Они так и пошли к нетерпеливо приплясывающему у чердачного окна Громыко – обнявшись, негромко переговариваясь. За их спинами сверкала разноцветными неоновыми огнями украшавшая Тверскую реклама, а чуть в стороне рубиново светились в ночи звезды над Кремлем...
...Уже в машине, втиснувшись на заднее сиденье рядом с Ильей и Яной, Митя вдруг ойкнул и полез в карман.
– Что там у тебя? – обернулся с водительского сиденья Громыко.
– Да я... Подобрал, когда там... Вот! – и Митя вытянул ладонь, на которой лежали половинки злосчастных золотых Ножниц.
Все замерли, уставившись на хтонический артефакт.
– Что делать будем? – хрипло спросил Илья.
– Предлагаю отдать эту вещицу мадемуазель Яне, – проскрипел Торлецкий и пояснил: – Ей сердце подскажет, как поступить.
Яна с трепетом взяла Ножницы, помедлила секунду, потом тихо сказала Илье:
– Окно открой.
Дзинь! – и, сверкнув на прощанье, Ножницы канули в снег у стены дома.
– Поехали! – выдохнула Яна, прижалась к Илье и спрятала лицо у него на груди.

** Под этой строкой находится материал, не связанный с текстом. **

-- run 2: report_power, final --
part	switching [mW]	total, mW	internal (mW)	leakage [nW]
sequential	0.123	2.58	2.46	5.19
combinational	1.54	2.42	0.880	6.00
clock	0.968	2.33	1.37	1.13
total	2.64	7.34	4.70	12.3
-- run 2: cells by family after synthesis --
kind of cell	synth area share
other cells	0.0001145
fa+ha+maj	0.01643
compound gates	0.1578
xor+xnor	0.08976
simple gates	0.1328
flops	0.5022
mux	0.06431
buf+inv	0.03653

«Ауди», утробно уркнув, умчалась в арку. Двор опустел. Спустя какое-то время за грязным окном третьего подъезда погасло зелено-багровое сияние, стихли взрывы, крики и лязг клинков. Перестали дрожать в мареве иных измерений стены, успокоились воздух и земля. Люди, что жили на нижних этажах дома, и вовсе отделались легким испугом – в привычном для их обитания измерении прозвучало лишь несколько громких хлопков да истошных воплей, списанных жильцами на распоясавшихся хулиганов, забавлявшихся с петардами. Милицию бдительные москвичи, конечно же, вызвали, но выходить в подъезд и проверять, что там и как, желающих не оказалось.
И тогда, вздыбив кафельную плитку пола, снизу, из тьмы и мрака, в опустевший подъезд пролез огромный мохнатый кот с янтарно-желтыми глазами.
Покрутившись по холлу, он обнаружил у стены согнутую Иглу, раздавленный Наперсток и, быстро прибрав их неведомо куда, рванул к дыре в полу, из которой и вылез.